Growing up in the age of Youtube and social media, all you see are the "beautiful people." You start to compare yourself to those people who look like they have their lives together from a young age. Most of the time these influencers have some kind of makeup on and their skin looks perfect and flawless. This is how I grew insecure about myself and thought I needed makeup to be beautiful. I was always self-conscious about what I posted on Instagram in fear that I would be judged.
I was introduced to makeup at a young age and was fascinated ever since. I remember my mom would give me different small things. Then as I grew older, I would want more and more. My friends started getting into makeup as well and I felt like I was apart of something. I felt that I was becoming beautiful with the more makeup I put on. I remember seeing the older girls wear all these kinds of makeup and I wanted to be just like them. I always wanted to cover my flaws and hide every blemish I could see.
In high school, I was always the type of person to always have some sort of makeup on. I would wake up early just to get ready and make sure I would look good for everyone else but me. I went to a school where all eyes were literally on me all the time due to NJROTC and having a rank. This caused me to always feel insecure about my natural self. Makeup had me feel complete and put together. I was so under the impression that it could do that to me and I wouldn't dare leave my house without it.
Around my second year in college, I realized the self-confidence I needed to gain back from always hiding my true beauty.

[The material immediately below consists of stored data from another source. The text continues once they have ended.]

[src/source/lockstep_top.sv]
// Lockstep shadow core top level

`timescale 1ns/1ps

module lockstep_top import lockstep_pkg::*; (
  input  logic                  clk_i,
  input  logic                  rst_ni,
  input  logic                  instr_valid_i,
  input  logic [INSTR_W-1:0]    instr_i,
  input  logic                  core_res_valid_i,
  input  logic [REG_ADDR_W-1:0] core_res_addr_i,
  input  logic [DATA_W-1:0]     core_res_data_i,
  output logic                  alert_major_o
);

  localparam int unsigned RES_W = 1 + REG_ADDR_W + DATA_W;

  logic                  shadow_rst_n;
  logic                  cmp_enable;

  // Delayed instruction stream
  logic                  dly_instr_valid;
  logic [INSTR_W-1:0]    dly_instr;

  // Decoded fields
  opcode_e               dec_op;
  logic [REG_ADDR_W-1:0] dec_rd;
  logic [REG_ADDR_W-1:0] dec_rs;
  logic [IMM_W-1:0]      dec_imm;
  logic                  dec_write;

  // Shadow core results
  logic                  shadow_res_valid;
  logic [REG_ADDR_W-1:0] shadow_res_addr;
  logic [DATA_W-1:0]     shadow_res_data;

  // Delayed main core results
  logic                  dly_res_valid;
  logic [REG_ADDR_W-1:0] dly_res_addr;
  logic [DATA_W-1:0]     dly_res_data;

  ////////////////////////////////////////////////////////////////////////////
  // Reset sequencing
  ////////////////////////////////////////////////////////////////////////////

  lockstep_reset u_reset (
    .clk_i         (clk_i),
    .rst_ni        (rst_ni),
    .shadow_rst_no (shadow_rst_n),
    .cmp_enable_o  (cmp_enable)
  );

  ////////////////////////////////////////////////////////////////////////////
  // Delay lines
  ////////////////////////////////////////////////////////////////////////////

  lockstep_delay #(
    .Width (INSTR_W + 1),
    .Depth (LOCKSTEP_OFFSET)
  ) u_instr_delay (
    .clk_i  (clk_i),
    .rst_ni (rst_ni),
    .data_i ({instr_valid_i, instr_i}),
    .data_o ({dly_instr_valid, dly_instr})
  );

  lockstep_delay #(
    .Width (RES_W),
    .Depth (OUTPUTS_OFFSET)
  ) u_result_delay (
    .clk_i  (clk_i),
    .rst_ni (rst_ni),
    .data_i ({core_res_valid_i, core_res_addr_i, core_res_data_i}),
    .data_o ({dly_res_valid, dly_res_addr, dly_res_data})
  );

  ////////////////////////////////////////////////////////////////////////////
  // Shadow core
  ////////////////////////////////////////////////////////////////////////////

  core_decode u_decode (
    .instr_valid_i (dly_instr_valid),
    .instr_i       (dly_instr),
    .op_o          (dec_op),
    .rd_o          (dec_rd),
    .rs_o          (dec_rs),
    .imm_o         (dec_imm),
    .write_o       (dec_write)
  );

  core_execute u_execute (
    .clk_i       (clk_i),
    .rst_ni      (shadow_rst_n),
    .op_i        (dec_op),
    .rd_i        (dec_rd),
    .rs_i        (dec_rs),
    .imm_i       (dec_imm),
    .write_i     (dec_write),
    .res_valid_o (shadow_res_valid),
    .res_addr_o  (shadow_res_addr),
    .res_data_o  (shadow_res_data)
  );

  // Comparator
  lockstep_compare u_compare (
    .clk_i          (clk_i),
    .rst_ni         (rst_ni),
    .cmp_enable_i   (cmp_enable),
    .shadow_valid_i (shadow_res_valid),
    .shadow_addr_i  (shadow_res_addr),
    .shadow_data_i  (shadow_res_data),
    .core_valid_i   (dly_res_valid),
    .core_addr_i    (dly_res_addr),
    .core_data_i    (dly_res_data),
    .alert_major_o  (alert_major_o)
  );

endmodule
==> config.mk <==
export PLATFORM = sky130hd
export DESIGN_NAME = rs232_mem_core
export DESIGN_NICKNAME = d
export VERILOG_FILES = /design/src/source/mem_core_pkg.sv /design/src/source/mem_bus_if.sv /design/src/source/rs232_mem_core.sv /design/src/source/erase_unit.sv /design/src/source/cmd_sequencer.sv /design/src/source/serial_tx.sv /design/src/source/serial_rx.sv
export SDC_FILE = /design/constraint.sdc
export NUM_CORES = 1
export LEC_CHECK = 0
export ABC_AREA = 1
export CAP_MARGIN = 30
export CORE_UTILIZATION = 55
export CTS_BUF_LIST = sky130_fd_sc_hd__clkbuf_4
export CTS_CLUSTER_SIZE = 12
export DETAILED_ROUTE_END_ITERATION = 6
export DONT_BUFFER_PORTS = 1
export GPL_TIMING_DRIVEN = 0
export PLACE_DENSITY = 0.7
export SLEW_MARGIN = 20
export SYNTH_ARGS = -nofsm -noshare
export SYNTH_HDL_FRONTEND = slang
export SYNTH_SLANG_ARGS = --single-unit
export TNS_END_PERCENT = 5
==> constraint.sdc <==
create_clock -name clk -period 2.1 [get_ports clk]
set_clock_uncertainty 0.15 [all_clocks]
set_input_delay 0.21 -clock clk [delete_from_list [all_inputs] [get_ports clk]]
set_output_delay 0.21 -clock clk [all_outputs]
set_load 0.02 [all_outputs]
==> src/source/mem_core_pkg.sv <==
package mem_core_pkg;

  // Serial word and data width
  localparam int WORD_W     = 8;
  localparam int DEF_ADDR_W = 8;                     // Default memory address width

  // Command codes from header bits 7..6
  localparam logic [1:0] CMD_WR = 2'd3;
  localparam logic [1:0] CMD_RD = 2'd2;
  localparam logic [1:0] CMD_ER = 2'd1;
  localparam logic [1:0] CMD_PR = 2'd0;

  // Reply words
  localparam logic [WORD_W-1:0] ACK_WORD  = 8'h55;
  localparam logic [WORD_W-1:0] NAK_WORD  = 8'hAA;
  localparam logic [WORD_W-1:0] PRON_WORD = 8'h01;   // Protection now on
  localparam logic [WORD_W-1:0] POFF_WORD = 8'h02;   // Protection now off

  localparam logic [WORD_W-1:0] ERASE_KEY = 8'h5A;   // Second byte of an erase

  // Protect and unprotect key pairs
  localparam logic [WORD_W-1:0] PROT_ON_1  = 8'h12;
  localparam logic [WORD_W-1:0] PROT_ON_2  = 8'h56;
  localparam logic [WORD_W-1:0] PROT_OFF_1 = 8'h34;
  localparam logic [WORD_W-1:0] PROT_OFF_2 = 8'h78;

  localparam logic [5:0] PRCH_ADDR = 6'h05;          // Low header bits of a protection change

endpackage
==> src/source/mem_bus_if.sv <==
`timescale 1ns/100ps

interface mem_bus_if #(
  parameter int ADDR_W = mem_core_pkg::DEF_ADDR_W
);

  logic [ADDR_W-1:0]               addr;
  logic [mem_core_pkg::WORD_W-1:0] wdata;
  logic                            write;        // Single-cycle write request
  logic [mem_core_pkg::WORD_W-1:0] rdata;
  logic                            busy;         // Erase sweep running
  logic                            erase_start;
  logic [mem_core_pkg::WORD_W-1:0] fill;         // Valid with erase_start

  modport seq (
    output addr, wdata, write, erase_start, fill,
    input  rdata, busy
  );

  modport mem (
    input  addr, wdata, write, erase_start, fill,
    output rdata, busy
  );

endinterface

==> src/source/rs232_mem_core.sv <==
`timescale 1ns/100ps

module rs232_mem_core #(
  parameter int ADDR_W = mem_core_pkg::DEF_ADDR_W
) (
  input  logic                            clk,
  input  logic                            rst,
  input  logic                            new_word,
  input  logic                            data_rs232_in,
  output logic                            send_word,
  output logic                            data_rs232_out,
  output logic                            end_of_erase,
  output logic [ADDR_W-1:0]               mem_addr,
  output logic                            mem_write,
  output logic [mem_core_pkg::WORD_W-1:0] mem_data_in,
  input  logic [mem_core_pkg::WORD_W-1:0] mem_data_out
);

  logic [mem_core_pkg::WORD_W-1:0] rx_word;
  logic                            rx_valid;
  logic [mem_core_pkg::WORD_W-1:0] tx_byte;
  logic                            tx_load;
  logic                            tx_ready;

  mem_bus_if #(.ADDR_W(ADDR_W)) mem_bus ();          // Sequencer to erase unit

  serial_rx i_serial_rx (
    .clk           (clk),
    .rst           (rst),
    .new_word      (new_word),
    .data_rs232_in (data_rs232_in),
    .rx_word       (rx_word),
    .rx_valid      (rx_valid)
  );

  cmd_sequencer #(.ADDR_W(ADDR_W)) i_cmd_sequencer (
    .clk      (clk),
    .rst      (rst),
    .rx_word  (rx_word),
    .rx_valid (rx_valid),
    .tx_ready (tx_ready),
    .tx_byte  (tx_byte),
    .tx_load  (tx_load),
    .bus      (mem_bus.seq)
  );

  erase_unit #(.ADDR_W(ADDR_W)) i_erase_unit (
    .clk          (clk),
    .rst          (rst),
    .end_of_erase (end_of_erase),
    .bus          (mem_bus.mem),
    .mem_addr     (mem_addr),
    .mem_write    (mem_write),
    .mem_data_in  (mem_data_in),
    .mem_data_out (mem_data_out)
  );

  serial_tx i_serial_tx (
    .clk            (clk),
    .rst            (rst),
    .tx_byte        (tx_byte),
    .tx_load        (tx_load),
    .tx_ready       (tx_ready),
    .send_word      (send_word),
    .data_rs232_out (data_rs232_out)
  );

endmodule

==> src/source/erase_unit.sv <==
`timescale 1ns/100ps

module erase_unit #(
  parameter int ADDR_W = mem_core_pkg::DEF_ADDR_W
) (
  input  logic                            clk,
  input  logic                            rst,
  output logic                            end_of_erase,
  mem_bus_if.mem                          bus,
  output logic [ADDR_W-1:0]               mem_addr,
  output logic                            mem_write,
  output logic [mem_core_pkg::WORD_W-1:0] mem_data_in,
  input  logic [mem_core_pkg::WORD_W-1:0] mem_data_out
);

  logic [ADDR_W:0]                 er_cnt;           // Extra bit flags the wrap
  logic [ADDR_W:0]                 er_cnt_inc;
  logic [mem_core_pkg::WORD_W-1:0] fill_q;
  logic                            busy_q;

  assign er_cnt_inc = er_cnt + 1'b1;

  always_ff @(posedge clk or posedge rst)
  begin
    if (rst)
    begin
      busy_q       <= 1'b0;
      er_cnt       <= '0;
      end_of_erase <= 1'b0;
    end
    else
    begin
      end_of_erase <= 1'b0;
      if (bus.erase_start)
      begin
        busy_q <= 1'b1;                              // A new start restarts the sweep
        er_cnt <= '0;
      end
      else if (busy_q)
      begin
        if (er_cnt_inc[ADDR_W])
        begin
          busy_q       <= 1'b0;                      // Top address written this cycle
          end_of_erase <= 1'b1;
          er_cnt       <= '0;
        end
        else
          er_cnt <= er_cnt_inc;
      end
    end
  end

  always_ff @(posedge clk)
  begin
    if (bus.erase_start)
      fill_q <= bus.fill;
  end

  // Sequencer owns the memory port only while idle
  assign mem_addr    = busy_q ? er_cnt[ADDR_W-1:0] : bus.addr;
  assign mem_write   = busy_q ? 1'b1 : bus.write;
  assign mem_data_in = busy_q ? fill_q : bus.wdata;

  assign bus.rdata = mem_data_out;
  assign bus.busy  = busy_q;

endmodule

I always saw how girls looked without makeup and admired how well they looked. Then one morning I just stopped caring about how much makeup I put on. I realized I could save time from putting on makeup and just get more sleep. We all know more sleep in college is more ideal than waking up early. That is exactly what I did; I stopped feeling insecure about not wearing makeup. If I do wear any now I'll put on mascara, a bit of eyebrow powder and a neutral lipstick.
I have learned that self-love is so important for a young adult and teens to acquire. Between school, work, friends, and life in general, it is something that is needed to get through your twenties. I would want the younger generation to look at me and know that they don't need makeup to know that they are beautiful. I haven't cut makeup out of my life completely, but I have learned I don't need it to survive. Especially because it can get expensive. Just remember, natural beauty is something that reflects through how you are as a person and it showcases how beautiful your soul is.